WHAT THE TASK ASKS = Copies of all lines containing the string "assignment" are needed from the data below.

DATASET EXTRACT =
===== config.mk =====
export PLATFORM = sky130hd
export DESIGN_NAME = dual_reg_xcvr
export DESIGN_NICKNAME = d
export VERILOG_FILES = /design/src/rtl/dual_reg_xcvr_pkg.sv /design/src/rtl/dual_reg_xcvr_ctrl.sv /design/src/rtl/dual_reg_xcvr_dp.sv /design/src/rtl/dual_reg_xcvr.sv
export SDC_FILE = /design/constraint.sdc
export NUM_CORES = 1
export LEC_CHECK = 0
export BUFFER_PORTS_ARGS = -buffer_cell sky130_fd_sc_hd__buf_2
export CORE_UTILIZATION = 40
export CTS_CLUSTER_SIZE = 30
export DETAILED_ROUTE_END_ITERATION = 6
export SLEW_MARGIN = 20
export SYNTH_ARGS = -nofsm -noshare
export SYNTH_HDL_FRONTEND = slang
export SYNTH_SLANG_ARGS = --single-unit

===== constraint.sdc =====
create_clock -name clk -period 3.1 [get_ports clk]
set_clock_uncertainty 0.15 [all_clocks]
set_input_delay 0.155 -clock clk [delete_from_list [all_inputs] [get_ports clk]]
set_output_delay 0.155 -clock clk [all_outputs]
set_load 0.01 [all_outputs]

===== src/rtl/dual_reg_xcvr_pkg.sv =====
package dual_reg_xcvr_pkg;

  // Decoded per-group strobes passed from control to datapath.
  typedef struct packed {
    logic driveA;     // block drives the A bus
    logic driveB;     // block drives the B bus
    logic storedToA;  // A side takes the B register
    logic storedToB;  // B side takes the A register
    logic loopHold;   // both directions live: resolve through hold register
    logic capA;       // load A register this edge
    logic capB;       // load B register this edge
  } xcvrStrobe_t;

endpackage


===== src/rtl/dual_reg_xcvr_ctrl.sv =====
module dual_reg_xcvr_ctrl
  import dual_reg_xcvr_pkg::*;
(
  input  logic        abCaptureI,
  input  logic        baCaptureI,
  input  logic        abSelStoredI,
  input  logic        baSelStoredI,
  input  logic        abEnableI,
  input  logic        baEnableNI,
  output xcvrStrobe_t strobeO
);

  logic driveA;
  logic driveB;

  always_comb begin
    driveA = ~baEnableNI;
    driveB = abEnableI;
    strobeO.driveA    = driveA;
    strobeO.driveB    = driveB;
    strobeO.storedToA = baSelStoredI;
    strobeO.storedToB = abSelStoredI;
    strobeO.loopHold  = driveA & driveB & ~baSelStoredI & ~abSelStoredI;
    strobeO.capA      = abCaptureI;
    strobeO.capB      = baCaptureI;
  end

endmodule


===== src/rtl/dual_reg_xcvr_dp.sv =====
module dual_reg_xcvr_dp
  import dual_reg_xcvr_pkg::*;
#(
  parameter int LANE_W = 8
) (
  input  logic              clk,
  input  logic              rst,
  input  xcvrStrobe_t       strobeI,
  input  logic [LANE_W-1:0] aInI,
  input  logic [LANE_W-1:0] bInI,
  output logic [LANE_W-1:0] aOutO,
  output logic              aOutEnO,
  output logic [LANE_W-1:0] bOutO,
  output logic              bOutEnO
);

  logic [LANE_W-1:0] regA;
  logic [LANE_W-1:0] regB;
  logic [LANE_W-1:0] holdQ;
  logic [LANE_W-1:0] aPre;
  logic [LANE_W-1:0] bPre;
  logic [LANE_W-1:0] aEff;
  logic [LANE_W-1:0] bEff;

  // Stored paths resolve first; a live path then copies the opposite
  // side. Outside the loop case at most one side is live, so no cycle.
  always_comb begin
    aPre = (strobeI.driveA && strobeI.storedToA) ? regB : aInI;
    bPre = (strobeI.driveB && strobeI.storedToB) ? regA : bInI;
    if (strobeI.loopHold) begin
      aEff = holdQ;
      bEff = holdQ;
    end else begin
      bEff = (strobeI.driveB && !strobeI.storedToB) ? aPre : bPre;
      aEff = (strobeI.driveA && !strobeI.storedToA) ? bPre : aPre;
    end
  end

  assign aOutO   = aEff;
  assign bOutO   = bEff;
  assign aOutEnO = strobeI.driveA;
  assign bOutEnO = strobeI.driveB;

  always_ff @(posedge clk) begin
    if (rst) begin
      regA  <= '0;
      regB  <= '0;
      holdQ <= '0;
    end else begin
      if (strobeI.capA) regA <= aEff;
      if (strobeI.capB) regB <= bEff;
      if (!strobeI.loopHold) begin
        if (strobeI.driveB)      holdQ <= bEff;
        else if (strobeI.driveA) holdQ <= aEff;
      end
    end
  end

endmodule


===== src/rtl/dual_reg_xcvr.sv =====
module dual_reg_xcvr
  import dual_reg_xcvr_pkg::*;
#(
  parameter int LANE_W     = 8,
  parameter int NUM_GROUPS = 2
) (
  input  logic                         clk,
  input  logic                         rst,
  input  logic [NUM_GROUPS-1:0]        abCapture,
  input  logic [NUM_GROUPS-1:0]        baCapture,
  input  logic [NUM_GROUPS-1:0]        abSelStored,
  input  logic [NUM_GROUPS-1:0]        baSelStored,
  input  logic [NUM_GROUPS-1:0]        abEnable,
  input  logic [NUM_GROUPS-1:0]        baEnableN,
  input  logic [NUM_GROUPS*LANE_W-1:0] aIn,
  input  logic [NUM_GROUPS*LANE_W-1:0] bIn,
  output logic [NUM_GROUPS*LANE_W-1:0] aOut,
  output logic [NUM_GROUPS-1:0]        aOutEn,
  output logic [NUM_GROUPS*LANE_W-1:0] bOut,
  output logic [NUM_GROUPS-1:0]        bOutEn
);

  localparam int BUS_W = NUM_GROUPS * LANE_W;

  for (genvar g = 0; g < NUM_GROUPS; g++) begin : g_grp
    xcvrStrobe_t strobe;

    dual_reg_xcvr_ctrl u_ctrl (
      .abCaptureI   (abCapture[g]),
      .baCaptureI   (baCapture[g]),
      .abSelStoredI (abSelStored[g]),
      .baSelStoredI (baSelStored[g]),
      .abEnableI    (abEnable[g]),
      .baEnableNI   (baEnableN[g]),
      .strobeO      (strobe)
    );

    dual_reg_xcvr_dp #(.LANE_W(LANE_W)) u_dp (
      .clk     (clk),
      .rst     (rst),
      .strobeI (strobe),
      .aInI    (aIn[g*LANE_W +: LANE_W]),
      .bInI    (bIn[g*LANE_W +: LANE_W]),
      .aOutO   (aOut[g*LANE_W +: LANE_W]),
      .aOutEnO (aOutEn[g]),
      .bOutO   (bOut[g*LANE_W +: LANE_W]),
      .bOutEnO (bOutEn[g])
    );
  end

  if (BUS_W != NUM_GROUPS * LANE_W) begin : g_bad_width
    $error("bus width mismatch");
  end

endmodule


# After elaboration in Yosys (flattened, before gate mapping)
# Index checks and enable logic that the tools add are counted.
# totals
ff_bits	48
input_bits	46
wordCells	52
# op_classes
n_eq_ne	2
n_mux	16
bitwise	14
n_reduce_logical	14
# ops
op	count
8-bit 2-to-1 mux	16
1-bit logical AND	8
1-bit inverter	8
1-bit bitwise AND	6
1-bit logical NOT	4
2-bit != test (second input constant)	2
2-bit AND reduction	2

# Longest topological paths before layout
# logic_depth
word_depth	7
ltp_mapped	6
depth_no_buf	4

# Modules after synthesis
# Synthesis repeated with hierarchy kept, for this count alone.
# unflattened
cells_unflattened	536
area_unflattened_um2	4822.1
# modules_own_cells
module	instances	cells_each	area_per_inst_um2
dual_reg_xcvr_dp	2	260	2347.3
dual_reg_xcvr_ctrl	2	8	63.8

# Least setup slack after synthesis
# OpenSTA, ideal clock, no wires.
# synth_path
kind	input to register
startpoint	in abEnable[0]
endpoint	reg g_grp[0].u_dp.holdQ[1]
setup_ns	0.122
arrival_ns	1.223
required_time_ns	2.828
slack_ns	1.605
stages	6
n_path_buf	2
path_cell_list	buf_6 -> buf_4 -> nand3_1 -> o21ai_0 -> a221o_1 -> a221o_1
# synth_between
elab_cells_between_ends	15
classes_between	eq/ne: 1; mux: 7; bitwise: 4; reduce/logical: 3
# synth_lines
item	line	text
start: declaration	dual_reg_xcvr.sv:13	input logic [NUM_GROUPS-1:0] abEnable,
1-bit bitwise AND or 1-bit logical AND (tied branches)	dual_reg_xcvr_ctrl.sv:23, dual_reg_xcvr_dp.sv:29	
1-bit bitwise AND or 8-bit 2-to-1 mux (tied branches)	dual_reg_xcvr_ctrl.sv:23, dual_reg_xcvr_dp.sv:29	
1-bit bitwise AND or 8-bit 2-to-1 mux (tied branches)	dual_reg_xcvr_ctrl.sv:23, dual_reg_xcvr_dp.sv:34	
8-bit 2-to-1 mux (*)	dual_reg_xcvr_dp.sv:30	if (strobeI.loopHold) begin
via bOut[1]	dual_reg_xcvr.sv:19	output logic [NUM_GROUPS*LANE_W-1:0] bOut,
8-bit 2-to-1 mux (*)	dual_reg_xcvr_dp.sv:53	if (strobeI.driveB) holdQ <= bEff;
end signal: assignment	dual_reg_xcvr_dp.sv:48	holdQ <= '0;
end signal: assignment	dual_reg_xcvr_dp.sv:53	
end signal: assignment	dual_reg_xcvr_dp.sv:54	else if (strobeI.driveA) holdQ <= aEff;
end: declaration	dual_reg_xcvr_dp.sv:19	logic [LANE_W-1:0] holdQ;
# The timed path passes the listed nets; every way through them passes the cells marked *. The select of a mux whose other input is x is not followed.
# A chain may end at the register's enable or synchronous reset.

# Final worst setup path
# layout_path
startpoint	in abEnable[0]
endpoint	out bOut[6]
# layout_between
elab_chain_cells	4
elab_cells_between_ends	8
classes_between	mux: 3; bitwise: 3; reduce/logical: 2
# layout_lines
item	line
1-bit bitwise AND or 1-bit logical AND (tied branches)	dual_reg_xcvr_ctrl.sv:23, dual_reg_xcvr_dp.sv:29
1-bit bitwise AND or 8-bit 2-to-1 mux (tied branches)	dual_reg_xcvr_ctrl.sv:23, dual_reg_xcvr_dp.sv:29
1-bit bitwise AND or 8-bit 2-to-1 mux (tied branches)	dual_reg_xcvr_ctrl.sv:23, dual_reg_xcvr_dp.sv:34
8-bit 2-to-1 mux (*)	dual_reg_xcvr_dp.sv:30
end: declaration	dual_reg_xcvr.sv:19
# Every way passes the cells marked *; elsewhere a longest branch is shown, timed or not.

==> flow_summary.json <==
{
  "fin_ws_ps": 1176,
  "wl_um": 8472,
  "crit_type": "primary input to output port",
  "synth_area_um2": 2882,
  "setup_viol": 0,
  "synth_edf_count": 0,
  "avgRoutedWirePerCell_um": 16.23,
  "via_count": 2887,
  "clock_path_buffers": 2,
  "dp_hpwl_um": 5814,
  "synth-xor-area-share": 0,
  "drc_errors": 0,
  "timing.fmax_ghz": 0.5198,
  "status": "completed",
  "postSynthCellCount": 365,
  "yosysWarnings": 0,
  "period_share": 0.6206,
  "crit_required_ps": 2790,
  "maxCapViolations": 0,
  "finish.instance_area_um2": 3313,
  "via_per_inst": 5.531,
  "ant_nets": 0,
  "critPathArrivalTime_ps": 1620,
  "antenna_cells": 0,
  "synth.distinct_cells": 31,
  "drt_first_iter_violations": 193,
  "synthArstFlopShare": 0,
  "grtUsageMet3": 0.03033,
  "cts_buffers": 5,
  "leakage_nw": 1.448,
  "synth_compound_area_frac": 0.3343,
  "synthMuxAreaShare": 0,
  "crit_chain": "buf_2 -> nor4b_4 -> buf_4 -> a221o_1 -> buf_2",
  "fp.dieW_um": 86.88,
  "crit_path_end_kind": "output port",
  "setup_tns_ps": 0,
  "cts_setup_buffers": 0,
  "worstHoldPathType": "primary input to register",
  "cp-start-kind": "primary input",
  "grt_max_degree": 27,
  "gp_congestion": 0.8167,
  "cts_hold_buf": 0,
  "initial_core_util": 0.4195,
  "ys.flop_type": "dfxtp_1",
  "synthSimpleGateAreaFrac": 0.2458,
  "cts_tree": "yes",
  "grtUsageMet2": 0.3694,
  "die-area_um2": 7547,
  "area.growth.synth_to_final_pct": 14.98,
  "grt_use_met1": 0.3335,
  "worst_pin_slew_ps": 632.5,
  "grtUsageTotal": 0.2316,
  "root_buffer": "clkbuf_8",
  "syn_area_per_cell_um2": 7.895,
  "port_buffers": 81,
  "nets": 472,
  "slowest_stage": "nor4b_4",
  "yosys.area_share.adder": 0,
  "cts_max_level": 2,
  "placed_area_um2": 3236,
  "drt_first_pass_iters": 4,
  "busiest_layer": "met2",
  "synth_nets": 411,
  "yosysTopAreaCellShare": 0.3335,
  "overflow": 0,
  "clock_latency_ps": 300,
  "ctsResizeCount": 0,
  "drive_above_1_share": 0.2418,
  "ir_worst_vdd_mv": 0.2082,
  "hold_viol_final": 0,
  "crit_path_frequent_cell": "buf_2",
  "grt_pass1_wl_um": 13450,
  "rsz0062_at_grt": "false",
  "ys_seq_elements": 48,
  "io_pins": 82,
  "maxSlewViolCount": 0,
  "fin_crit_ps": 1924,
  "path_max_fanout": 20,
  "critPathMaxStageDelay_ps": 510,
  "rows": 30,
  "pre_cts_ws_ps": 1200,
  "power_density_nw_per_um2": 424.1,
  "synth_top_family_by_area": "compound AO/OA/AOI/OAI gates",
  "clock-sinks": 48,
  "cts.clk_slew.worst_paths_ps": 100,
  "relSlewSlack": 0.5761,
  "synth_top_cell_by_area": "dfxtp_1",
  "rrSetupSlack_ps": 1640,
  "core_area_um2": 6869,
  "die_y_um": 86.88,
  "grt_pass1_vias": 2663,
  "antenna_found_initial": 0,
  "seq_area_frac_synth": 0.3335,
  "synthTopCellsByArea": "dfxtp_1 (33%), a221o_1 (11%), nor2_1 (8.6%)"
}
## final timing paths
path,from,end,cells past startpoint
max,abEnable[0],bOut[6],5
min,bIn[9],g_grp[1].u_dp.holdQ[1],4
max reg2reg,g_grp[0].u_dp.regB[4],g_grp[0].u_dp.holdQ[4],4
min reg2reg,g_grp[1].u_dp.holdQ[0],g_grp[1].u_dp.holdQ[0],1
`config.mk`:
```
export PLATFORM = sky130hd
export DESIGN_NAME = flash_cmd_fsm
export DESIGN_NICKNAME = d
export VERILOG_FILES = /design/src/rtl/fcmd_pkg.sv /design/src/rtl/fcmd_bus_capture.sv /design/src/rtl/fcmd_decode.sv /design/src/rtl/fcmd_status.sv /design/src/rtl/flash_cmd_fsm.sv
export SDC_FILE = /design/constraint.sdc
export NUM_CORES = 1
export LEC_CHECK = 0
export ABC_AREA = 0
export ABC_CLOCK_PERIOD_IN_PS = 3400
export BUFFER_PORTS_ARGS = -buffer_cell sky130_fd_sc_hd__buf_2
export CAP_MARGIN = 10
export CORE_MARGIN = 4
export CORE_UTILIZATION = 53
export DETAILED_ROUTE_END_ITERATION = 10
export PLACE_DENSITY = 0.86
export SLEW_MARGIN = 40
export SYNTH_ARGS = -nofsm -noshare
export SYNTH_HDL_FRONTEND = slang
export SYNTH_SLANG_ARGS = --single-unit
```
`constraint.sdc`:
```
create_clock -name clk_i -period 3.4 [get_ports clk_i]
set_clock_uncertainty 0.15 [all_clocks]
set_input_delay 0.68 -clock clk_i [delete_from_list [all_inputs] [get_ports clk_i]]
set_output_delay 0.68 -clock clk_i [all_outputs]
set_load 0.01 [all_outputs]
```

ANSWER BOX =
end signal: assignment	dual_reg_xcvr_dp.sv:48	holdQ <= '0;
end signal: assignment	dual_reg_xcvr_dp.sv:53	
end signal: assignment	dual_reg_xcvr_dp.sv:54	else if (strobeI.driveA) holdQ <= aEff;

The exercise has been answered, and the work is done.